Working on the codebase with AI? Start with AGENTS.md for global setup and package-specific guides.

Zippy Data System

A human-readable, schema-flexible document store built for modern ML and data engineering workflows. Store JSON documents with the simplicity of files and the speed of databases.

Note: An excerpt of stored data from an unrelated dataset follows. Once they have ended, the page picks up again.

===== config.mk =====
export PLATFORM = sky130hd
export DESIGN_NAME = interrupt_enable_request_regs
export DESIGN_NICKNAME = d
export VERILOG_FILES = /design/src/hdl/int_ctrl_pkg.sv /design/src/hdl/interrupt_enable_request_regs.sv
export SDC_FILE = /design/constraint.sdc
export NUM_CORES = 1
export LEC_CHECK = 0
export BUFFER_PORTS_ARGS = -buffer_cell sky130_fd_sc_hd__clkbuf_2
export CORE_ASPECT_RATIO = 1.75
export CORE_UTILIZATION = 47
export DETAILED_ROUTE_END_ITERATION = 10
export GPL_TIMING_DRIVEN = 0
export PLACE_DENSITY = 0.94
export SLEW_MARGIN = 10
export SYNTH_ARGS = -nofsm -noshare
export SYNTH_HDL_FRONTEND = slang
export SYNTH_SLANG_ARGS = --single-unit

===== constraint.sdc =====
create_clock -name ref_clk -period 4.6 [get_ports ref_clk]
set_input_delay 1.38 -clock ref_clk [delete_from_list [all_inputs] [get_ports ref_clk]]
set_output_delay 1.38 -clock ref_clk [all_outputs]
set_load 0.01 [all_outputs]
**config.mk**
```make
export PLATFORM = sky130hd
export DESIGN_NAME = usb_endpoint_register_set
export DESIGN_NICKNAME = d
export VERILOG_FILES = /design/src/logic/usb_regs_pkg.sv /design/src/logic/usb_endpoint_register_set.sv /design/src/logic/token_filter.sv
export SDC_FILE = /design/constraint.sdc
export NUM_CORES = 1
export LEC_CHECK = 0
export ABC_CLOCK_PERIOD_IN_PS = 2400
export BUFFER_PORTS_ARGS = -buffer_cell sky130_fd_sc_hd__clkbuf_2
export CAP_MARGIN = 20
export CELL_PAD_IN_SITES_DETAIL_PLACEMENT = 1
export CELL_PAD_IN_SITES_GLOBAL_PLACEMENT = 2
export CORE_ASPECT_RATIO = 1.4
export CORE_UTILIZATION = 33
export CTS_CLUSTER_DIAMETER = 40
export CTS_CLUSTER_SIZE = 25
export DETAILED_ROUTE_END_ITERATION = 7
export PLACE_DENSITY_LB_ADDON = 0.2
export REMOVE_ABC_BUFFERS = 1
export SYNTH_ARGS = -nofsm -noshare
export SYNTH_HDL_FRONTEND = slang
export SYNTH_HIERARCHICAL = 1
export SYNTH_SLANG_ARGS = --single-unit
export TNS_END_PERCENT = 1
```
**constraint.sdc**
```tcl
create_clock -name mclk -period 2.4 [get_ports mclk]
set_input_delay 0.12 -clock mclk [delete_from_list [all_inputs] [get_ports mclk]]
set_output_delay 0.12 -clock mclk [all_outputs]
set_load 0.01 [all_outputs]
```
**src/common/mids_params.svh**
```systemverilog
// Register offsets, field positions, reset values and sizes for ID screening
`ifndef MIDS_PARAMS_SVH
`define MIDS_PARAMS_SVH

// ==========================================
// Register offsets
`define MIDS_ADDR_REF_FIRST 8'h00
`define MIDS_ADDR_REF_LAST 8'h13
`define MIDS_ADDR_SCAN_START 8'h14
`define MIDS_ADDR_SCREEN_CTRL 8'h15
`define MIDS_ADDR_STATUS 8'h20
`define MIDS_ADDR_ACCEPT_CNT 8'h21
`define MIDS_ADDR_REJECT_CNT 8'h22

// ==========================================
// Field positions
`define MIDS_OFS_MSB 6
`define MIDS_EN_BIT 3
`define MIDS_ORG_BIT 2
`define MIDS_NTS_MSB 1

// ==========================================
// Reset values and sizes
`define MIDS_REG_RST 8'h00
`define MIDS_REF_BYTES 20
`define MIDS_ENTRIES_2B 10
`define MIDS_ENTRIES_4B 5
`define MIDS_MAX_BITS 6'h20

`endif

```
**src/common/mids_pkg.sv**
```systemverilog
// Types shared by the ID screening files
package mids_pkg;

  // Scan sequencer states
  typedef enum logic [1:0] {
    MIDS_IDLE = 2'b00,
    MIDS_SKIP = 2'b01,
    MIDS_COLLECT = 2'b10,
    MIDS_DECIDE = 2'b11
  } mids_state_t;

  // Reference ID layout
  typedef enum logic {
    MIDS_ORG_2BYTE = 1'b0,
    MIDS_ORG_4BYTE = 1'b1
  } mids_org_t;

endpackage

```
**src/rtl/mids_screen_top.sv**
```systemverilog
// Message ID screening: control registers, bit scan and frame decision
//
// Contract
// - Comparison starts offset plus one bits after sync
// - Screening runs only while enable bit set
// - Organisation bit picks two or four byte entries
// - Four byte mode compares code plus one bytes
// - Two byte mode compares one or two bytes
// - Reference bytes write only, cleared at reset
`timescale 1ns/1ps
`default_nettype none
`include "mids_params.svh"

module mids_screen_top (
  input wire logic ref_clk,
  input wire logic sys_rst,
  input wire logic [7:0] reg_addr,
  input wire logic [7:0] reg_wdata,
  input wire logic reg_wr,
  input wire logic reg_rd,
  output logic [7:0] reg_rdata,
  input wire logic frame_sync_event,
  input wire logic rx_bit_valid,
  input wire logic rx_bit,
  output logic frame_accept,
  output logic frame_reject,
  output logic [3:0] match_index,
  output logic screening_busy
);
  import mids_pkg::*;

  // ==========================================
  // Register state
  logic [7:0] scan_start_reg;
  logic [7:0] screen_ctrl_reg;
  logic [7:0] accept_cnt_reg;
  logic [7:0] reject_cnt_reg;
  logic last_accept_reg;
  logic last_reject_reg;
  logic [7:0] rdata_reg;
  logic [7:0] rdata_next;

  // ==========================================
  // Scan state
  mids_state_t state_reg;
  mids_state_t state_next;
  logic [6:0] skip_cnt_reg;
  logic [6:0] skip_cnt_next;
  logic [5:0] bit_cnt_reg;
  logic [5:0] bit_cnt_next;
  logic [31:0] rx_shift_reg;
  logic [31:0] rx_shift_next;
  logic accept_reg;
  logic reject_reg;
  logic [3:0] index_reg;

  // ==========================================
  // Address decode
  wire hit_ref;
  wire hit_scan_start;
  wire hit_screen_ctrl;
  wire hit_status;
  wire hit_accept_cnt;
  wire hit_reject_cnt;
  wire ref_wr_en;
  wire [4:0] ref_wr_index;

  assign hit_ref = (reg_addr <= `MIDS_ADDR_REF_LAST);
  assign hit_scan_start = (reg_addr == `MIDS_ADDR_SCAN_START);
  assign hit_screen_ctrl = (reg_addr == `MIDS_ADDR_SCREEN_CTRL);
  assign hit_status = (reg_addr == `MIDS_ADDR_STATUS);
  assign hit_accept_cnt = (reg_addr == `MIDS_ADDR_ACCEPT_CNT);
  assign hit_reject_cnt = (reg_addr == `MIDS_ADDR_REJECT_CNT);
  assign ref_wr_en = reg_wr && hit_ref;
  assign ref_wr_index = reg_addr[4:0];

  // ==========================================
  // Control fields
  wire [6:0] scan_start_offset;
  wire screening_enable;
  mids_org_t id_byte_organisation;
  wire [1:0] bytes_to_compare;

  assign scan_start_offset = scan_start_reg[`MIDS_OFS_MSB:0];
  assign screening_enable = screen_ctrl_reg[`MIDS_EN_BIT];
  assign id_byte_organisation = mids_org_t'(screen_ctrl_reg[`MIDS_ORG_BIT]);
  assign bytes_to_compare = screen_ctrl_reg[`MIDS_NTS_MSB:0];

  // ==========================================
  // Byte count and bit count per mode
  wire [2:0] byte_count;
  wire [5:0] total_bits;
  wire [5:0] align_shift;
  wire [31:0] rx_aligned;

  // Four byte mode: code plus one; two byte mode: 00 one, else two
  assign byte_count = (id_byte_organisation == MIDS_ORG_4BYTE) ?
                      ({1'b0, bytes_to_compare} + 3'h1) :
                      ((bytes_to_compare == 2'h0) ? 3'h1 : 3'h2);
  assign total_bits = {byte_count, 3'h0};
  assign align_shift = `MIDS_MAX_BITS - total_bits;
  // First received byte lands in bits 31:24
  assign rx_aligned = rx_shift_reg << align_shift;

  // ==========================================
  // Stored reference bytes
  logic [159:0] ref_flat;

  mids_ref_store u_ref_store (
    .ref_clk(ref_clk),
    .sys_rst(sys_rst),
    .wr_en(ref_wr_en),
    .wr_index(ref_wr_index),
    .wr_data(reg_wdata),
    .ref_flat(ref_flat)
  );

  // ==========================================
  // Comparison against all entries
  logic any_match;
  logic [3:0] cmp_index;

  mids_id_compare u_id_compare (
    .ref_flat(ref_flat),
    .rx_aligned(rx_aligned),
    .org(id_byte_organisation),
    .byte_count(byte_count),
    .any_match(any_match),
    .match_index(cmp_index)
  );

  // ==========================================
  // Control register writes, unused bits forced to zero
  always_ff @(posedge ref_clk) begin
    if (sys_rst) begin
      scan_start_reg <= `MIDS_REG_RST;
      screen_ctrl_reg <= `MIDS_REG_RST;
    end else if (reg_wr) begin
      if (hit_scan_start) begin
        scan_start_reg <= {1'b0, reg_wdata[6:0]};
      end
      if (hit_screen_ctrl) begin
        screen_ctrl_reg <= {4'h0, reg_wdata[3:0]};
      end
    end
  end

  // ==========================================
  // Scan sequencer next state
  wire start_scan;
  wire last_bit;

  assign start_scan = frame_sync_event && screening_enable;
  assign last_bit = (bit_cnt_reg == (total_bits - 6'h01));

  always_comb begin
    state_next = state_reg;
    skip_cnt_next = skip_cnt_reg;
    bit_cnt_next = bit_cnt_reg;
    rx_shift_next = rx_shift_reg;
    if (!screening_enable) begin
      // Disabling mid scan drops the frame decision
      state_next = MIDS_IDLE;
    end else if (start_scan) begin
      // New sync restarts the scan at any point
      skip_cnt_next = scan_start_offset;
      bit_cnt_next = 6'h00;
      rx_shift_next = 32'h0000_0000;
      state_next = (scan_start_offset == 7'h00) ? MIDS_COLLECT : MIDS_SKIP;
    end else begin
      unique case (state_reg)
        MIDS_IDLE: begin
          state_next = MIDS_IDLE;
        end
        MIDS_SKIP: begin
          // Drop offset bits, next bit is first compared
          if (rx_bit_valid) begin
            skip_cnt_next = skip_cnt_reg - 7'h01;
            if (skip_cnt_reg == 7'h01) begin
              state_next = MIDS_COLLECT;
            end
          end
        end
        MIDS_COLLECT: begin
          // Gather bytes, first bit received is the byte MSB
          if (rx_bit_valid) begin
            rx_shift_next = {rx_shift_reg[30:0], rx_bit};
            bit_cnt_next = bit_cnt_reg + 6'h01;
            if (last_bit) begin
              state_next = MIDS_DECIDE;
            end
          end
        end
        MIDS_DECIDE: begin
          state_next = MIDS_IDLE;
        end
      endcase
    end
  end

  // ==========================================
  // Scan sequencer registers
  always_ff @(posedge ref_clk) begin
    if (sys_rst) begin
      state_reg <= MIDS_IDLE;
      skip_cnt_reg <= 7'h00;
      bit_cnt_reg <= 6'h00;
      rx_shift_reg <= 32'h0000_0000;
    end else begin
      state_reg <= state_next;
      skip_cnt_reg <= skip_cnt_next;
      bit_cnt_reg <= bit_cnt_next;
      rx_shift_reg <= rx_shift_next;
    end
  end

  // ==========================================
  // Frame decision pulses
  wire decide_now;
  wire bypass_now;

  assign decide_now = (state_reg == MIDS_DECIDE) && screening_enable && !frame_sync_event;
  // Without screening every synchronised frame passes
  assign bypass_now = frame_sync_event && !screening_enable;

  always_ff @(posedge ref_clk) begin
    if (sys_rst) begin
      accept_reg <= 1'b0;
      reject_reg <= 1'b0;
      index_reg <= 4'h0;
    end else begin
      accept_reg <= bypass_now || (decide_now && any_match);
      reject_reg <= decide_now && !any_match;
      if (decide_now && any_match) begin
        index_reg <= cmp_index;
      end
    end
  end

  // ==========================================
  // Status flags and frame counters
  always_ff @(posedge ref_clk) begin
    if (sys_rst) begin
      last_accept_reg <= 1'b0;
      last_reject_reg <= 1'b0;
      accept_cnt_reg <= 8'h00;
      reject_cnt_reg <= 8'h00;
    end else begin
      if (accept_reg || reject_reg) begin
        last_accept_reg <= accept_reg;
        last_reject_reg <= reject_reg;
      end
      if (accept_reg) begin
        accept_cnt_reg <= accept_cnt_reg + 8'h01;
      end
      if (reject_reg) begin
        reject_cnt_reg <= reject_cnt_reg + 8'h01;
      end
    end
  end

  // ==========================================
  // Read mux, write-only registers read as zero
  wire [7:0] status_word;

  assign status_word = {index_reg, 1'b0, last_reject_reg, last_accept_reg, screening_busy};

  always_comb begin
    rdata_next = 8'h00;
    if (hit_status) begin
      rdata_next = status_word;
    end else if (hit_accept_cnt) begin
      rdata_next = accept_cnt_reg;
    end else if (hit_reject_cnt) begin
      rdata_next = reject_cnt_reg;
    end
  end

  // Read data stands one cycle after the strobe only
  always_ff @(posedge ref_clk) begin
    if (sys_rst) begin
      rdata_reg <= 8'h00;
    end else begin
      rdata_reg <= reg_rd ? rdata_next : 8'h00;
    end
  end

  // ==========================================
  // Outputs
  assign reg_rdata = rdata_reg;
  assign frame_accept = accept_reg;
  assign frame_reject = reject_reg;
  assign match_index = index_reg;
  assign screening_busy = (state_reg != MIDS_IDLE);

endmodule
`default_nettype wire

```
**src/rtl/mids_ref_store.sv**
```systemverilog
// Reference ID byte registers, write only, cleared at reset
`timescale 1ns/1ps
`default_nettype none
`include "mids_params.svh"

module mids_ref_store (
  input wire logic ref_clk,
  input wire logic sys_rst,
  input wire logic wr_en,
  input wire logic [4:0] wr_index,
  input wire logic [7:0] wr_data,
  output logic [159:0] ref_flat
);
  import mids_pkg::*;

  // ==========================================
  // One byte register per reference byte
  logic [7:0] ref_mem [0:`MIDS_REF_BYTES-1];

  genvar i;
  generate
    for (i = 0; i < `MIDS_REF_BYTES; i = i + 1) begin : g_byte
      // Byte write on index hit
      always_ff @(posedge ref_clk) begin
        if (sys_rst) begin
          ref_mem[i] <= `MIDS_REG_RST;
        end else if (wr_en && (wr_index == 5'(i))) begin
          ref_mem[i] <= wr_data;
        end
      end
      assign ref_flat[i*8 +: 8] = ref_mem[i];
    end
  endgenerate

endmodule
`default_nettype wire

```
**src/rtl/mids_id_compare.sv**
```systemverilog
// Compares collected bytes against every stored reference entry
`timescale 1ns/1ps
`default_nettype none
`include "mids_params.svh"

module mids_id_compare (
  input wire logic [159:0] ref_flat,
  input wire logic [31:0] rx_aligned,
  input wire mids_pkg::mids_org_t org,
  input wire logic [2:0] byte_count,
  output logic any_match,
  output logic [3:0] match_index
);
  import mids_pkg::*;

  // ==========================================
  // Per-entry hits, first received byte against lowest byte
  logic [`MIDS_ENTRIES_2B-1:0] hit_2b;
  logic [`MIDS_ENTRIES_4B-1:0] hit_4b;
  logic [`MIDS_ENTRIES_2B-1:0] hit_sel;

  genvar e;
  generate
    for (e = 0; e < `MIDS_ENTRIES_2B; e = e + 1) begin : g_two
      assign hit_2b[e] = (rx_aligned[31:24] == ref_flat[e*16 +: 8]) &&
                         ((byte_count < 3'h2) ||
                          (rx_aligned[23:16] == ref_flat[e*16+8 +: 8]));
    end
    for (e = 0; e < `MIDS_ENTRIES_4B; e = e + 1) begin : g_four
      assign hit_4b[e] = (rx_aligned[31:24] == ref_flat[e*32 +: 8]) &&
                         ((byte_count < 3'h2) ||
                          (rx_aligned[23:16] == ref_flat[e*32+8 +: 8])) &&
                         ((byte_count < 3'h3) ||
                          (rx_aligned[15:8] == ref_flat[e*32+16 +: 8])) &&
                         ((byte_count < 3'h4) ||
                          (rx_aligned[7:0] == ref_flat[e*32+24 +: 8]));
    end
  endgenerate

  // Mode selects the entry set
  assign hit_sel = (org == MIDS_ORG_4BYTE) ? {5'h00, hit_4b} : hit_2b;
  assign any_match = |hit_sel;

  // Lowest matching entry wins
  always_comb begin
    match_index = 4'h0;
    for (int k = `MIDS_ENTRIES_2B - 1; k >= 0; k = k - 1) begin
      if (hit_sel[k]) begin
        match_index = 4'(k);
      end
    end
  end

endmodule
`default_nettype wire

```
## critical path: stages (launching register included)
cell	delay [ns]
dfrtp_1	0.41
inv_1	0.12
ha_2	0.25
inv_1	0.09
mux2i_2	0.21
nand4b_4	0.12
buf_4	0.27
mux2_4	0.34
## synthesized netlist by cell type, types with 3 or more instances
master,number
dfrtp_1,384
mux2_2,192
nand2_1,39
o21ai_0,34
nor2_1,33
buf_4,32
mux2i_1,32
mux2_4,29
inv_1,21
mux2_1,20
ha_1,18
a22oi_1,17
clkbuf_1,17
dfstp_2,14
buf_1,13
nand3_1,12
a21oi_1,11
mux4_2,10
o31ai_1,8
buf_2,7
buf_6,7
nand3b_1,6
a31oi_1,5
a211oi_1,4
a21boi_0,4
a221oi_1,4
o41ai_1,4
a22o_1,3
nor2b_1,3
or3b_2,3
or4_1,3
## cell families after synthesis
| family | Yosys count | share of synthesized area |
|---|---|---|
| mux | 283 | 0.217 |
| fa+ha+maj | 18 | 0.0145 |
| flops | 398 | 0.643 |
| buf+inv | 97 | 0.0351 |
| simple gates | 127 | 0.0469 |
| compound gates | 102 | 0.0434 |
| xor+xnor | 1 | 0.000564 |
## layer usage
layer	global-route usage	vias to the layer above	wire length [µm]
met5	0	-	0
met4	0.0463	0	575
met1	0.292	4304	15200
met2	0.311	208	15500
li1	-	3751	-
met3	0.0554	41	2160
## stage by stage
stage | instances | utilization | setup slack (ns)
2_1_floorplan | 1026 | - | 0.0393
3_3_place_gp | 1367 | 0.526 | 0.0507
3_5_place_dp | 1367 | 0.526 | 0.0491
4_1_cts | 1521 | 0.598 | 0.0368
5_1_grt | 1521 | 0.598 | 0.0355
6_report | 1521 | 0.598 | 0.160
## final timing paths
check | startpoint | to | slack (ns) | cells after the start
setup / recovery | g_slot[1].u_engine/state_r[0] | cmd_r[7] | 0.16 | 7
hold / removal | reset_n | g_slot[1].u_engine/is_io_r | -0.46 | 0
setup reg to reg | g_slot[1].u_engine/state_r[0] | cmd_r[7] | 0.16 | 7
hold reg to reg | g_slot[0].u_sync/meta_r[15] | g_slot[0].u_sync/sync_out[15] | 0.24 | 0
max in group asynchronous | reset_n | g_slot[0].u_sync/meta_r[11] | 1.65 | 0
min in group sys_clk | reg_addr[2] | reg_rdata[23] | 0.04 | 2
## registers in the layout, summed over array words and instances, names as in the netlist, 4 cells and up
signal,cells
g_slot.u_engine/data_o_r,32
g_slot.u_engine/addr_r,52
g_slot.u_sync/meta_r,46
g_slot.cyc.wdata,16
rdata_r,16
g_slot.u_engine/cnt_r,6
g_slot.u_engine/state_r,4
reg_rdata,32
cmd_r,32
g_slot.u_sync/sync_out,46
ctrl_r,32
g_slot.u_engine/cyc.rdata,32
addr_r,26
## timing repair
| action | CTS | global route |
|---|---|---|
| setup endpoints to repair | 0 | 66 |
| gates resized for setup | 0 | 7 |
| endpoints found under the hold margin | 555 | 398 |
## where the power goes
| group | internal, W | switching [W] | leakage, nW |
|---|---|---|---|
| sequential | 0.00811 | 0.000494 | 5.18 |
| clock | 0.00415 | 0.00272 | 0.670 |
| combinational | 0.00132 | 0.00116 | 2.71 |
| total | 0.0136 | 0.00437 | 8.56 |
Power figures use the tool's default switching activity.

Get Started View on GitHub

Why ZDS?

Modern ML and data workflows need flexibility that traditional formats struggle to provide. Parquet and Arrow enforce rigid schemas. SQLite requires SQL. Plain JSON has no indexing. ZDS bridges this gap.

📄

Human-Readable

Debug with cat. Edit with vim. Version control with git. Your data is always accessible with standard tools.

🔀

Schema-Flexible

Each document defines its own shape. No migrations needed. Perfect for iterative development and heterogeneous data.

⚡

High Performance

Rust core with mmap, simd-json, and FxHashMap. O(1) random access. Writes at 4.6M records/second.

🌐

Multi-Language

Native bindings for Python, Node.js, and Rust. Query with DuckDB SQL. One format, every platform.

🔓

Zero Lock-in

ZIP container + JSONL documents. If this library disappears, your data remains fully accessible forever.

🤖

ML-Ready

HuggingFace Dataset API compatible. Streaming iteration. Shuffle buffers. Built for training pipelines.

Quick Start

Python

pip install zippy-data

from zippy import ZDSStore, ZDSRoot, ZDataset

# Legacy helper: single-collection store (still supported)
store = ZDSStore.open("./my_dataset", collection="train")

# Add documents
store.put("doc_001", {"text": "Hello world", "label": 1})
store.put("doc_002", {"text": "Goodbye", "label": 0, "extra": [1, 2, 3]})

# Random access
print(store["doc_001"])  # {"text": "Hello world", "label": 1}

# Preferred: open a root once, then grab multiple collections
root = ZDSRoot.open("./my_dataset", native=True)
train = root.collection("train")
test = root.collection("test")

# Iterate like HuggingFace
dataset = ZDataset(train)
for doc in dataset.shuffle(seed=42):
    print(doc["text"])

print(root.list_collections())  # ['test', 'train']

Node.js

npm install @zippydata/core

const { ZdsStore } = require('@zippydata/core');

const store = ZdsStore.open('./my_dataset', 'train');

store.put('doc_001', { text: 'Hello world', label: 1 });
console.log(store.get('doc_001'));

for (const doc of store.scan()) {
    console.log(doc.text);
}

CLI

# Initialize a store
zippy init ./my_dataset -c train

# Add documents
zippy put ./my_dataset -c train doc_001 --data '{"text": "Hello"}'

# Query
zippy scan ./my_dataset -c train --fields text,label

How It Compares

Feature	ZDS	Parquet	SQLite	Plain JSON
Human-readable	✅	❌	❌	✅
Schema-flexible	✅	❌	⚠️	✅
Fast random access	✅	❌	✅	❌
Indexed lookups	✅	❌	✅	❌
Git-friendly	✅	❌	❌	✅
No special tools	✅	❌	⚠️	✅
ML dataset API	✅	⚠️	❌	❌

The Philosophy

“The best format is one you can understand in 5 minutes and debug with cat.”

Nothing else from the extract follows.